**config.mk**
```make
export PLATFORM = sky130hd
export DESIGN_NAME = hzext_unit
export DESIGN_NICKNAME = d
export VERILOG_FILES = /design/src/rtl/hzext_pkg.sv /design/src/rtl/hzext_match.sv /design/src/rtl/hzext_format.sv /design/src/rtl/hzext_stage.sv /design/src/rtl/hzext_unit.sv
export SDC_FILE = /design/constraint.sdc
export NUM_CORES = 1
export LEC_CHECK = 0
export CORE_AREA = 2 2 67 69
export DETAILED_ROUTE_END_ITERATION = 7
export DIE_AREA = 0 0 69 71
export DONT_BUFFER_PORTS = 1
export PLACE_DENSITY_LB_ADDON = 0.1
export SLEW_MARGIN = 20
export SYNTH_ARGS = -nofsm -noshare
export SYNTH_HDL_FRONTEND = slang
export SYNTH_SLANG_ARGS = --single-unit
```
**constraint.sdc**
```tcl
create_clock -name clk -period 0.8 [get_ports clk]
set_input_delay 0.08 -clock clk [delete_from_list [all_inputs] [get_ports clk]]
set_output_delay 0.08 -clock clk [all_outputs]
set_load 0.05 [all_outputs]
```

——————————

### WHAT IS REQUIRED:
Output the records above, each one exactly, with none left out.

### RESPONSE BELOW:
**config.mk**
```make
export PLATFORM = sky130hd
export DESIGN_NAME = hzext_unit
export DESIGN_NICKNAME = d
export VERILOG_FILES = /design/src/rtl/hzext_pkg.sv /design/src/rtl/hzext_match.sv /design/src/rtl/hzext_format.sv /design/src/rtl/hzext_stage.sv /design/src/rtl/hzext_unit.sv
export SDC_FILE = /design/constraint.sdc
export NUM_CORES = 1
export LEC_CHECK = 0
export CORE_AREA = 2 2 67 69
export DETAILED_ROUTE_END_ITERATION = 7
export DIE_AREA = 0 0 69 71
export DONT_BUFFER_PORTS = 1
export PLACE_DENSITY_LB_ADDON = 0.1
export SLEW_MARGIN = 20
export SYNTH_ARGS = -nofsm -noshare
export SYNTH_HDL_FRONTEND = slang
export SYNTH_SLANG_ARGS = --single-unit
```
**constraint.sdc**
```tcl
create_clock -name clk -period 0.8 [get_ports clk]
set_input_delay 0.08 -clock clk [delete_from_list [all_inputs] [get_ports clk]]
set_output_delay 0.08 -clock clk [all_outputs]
set_load 0.05 [all_outputs]
```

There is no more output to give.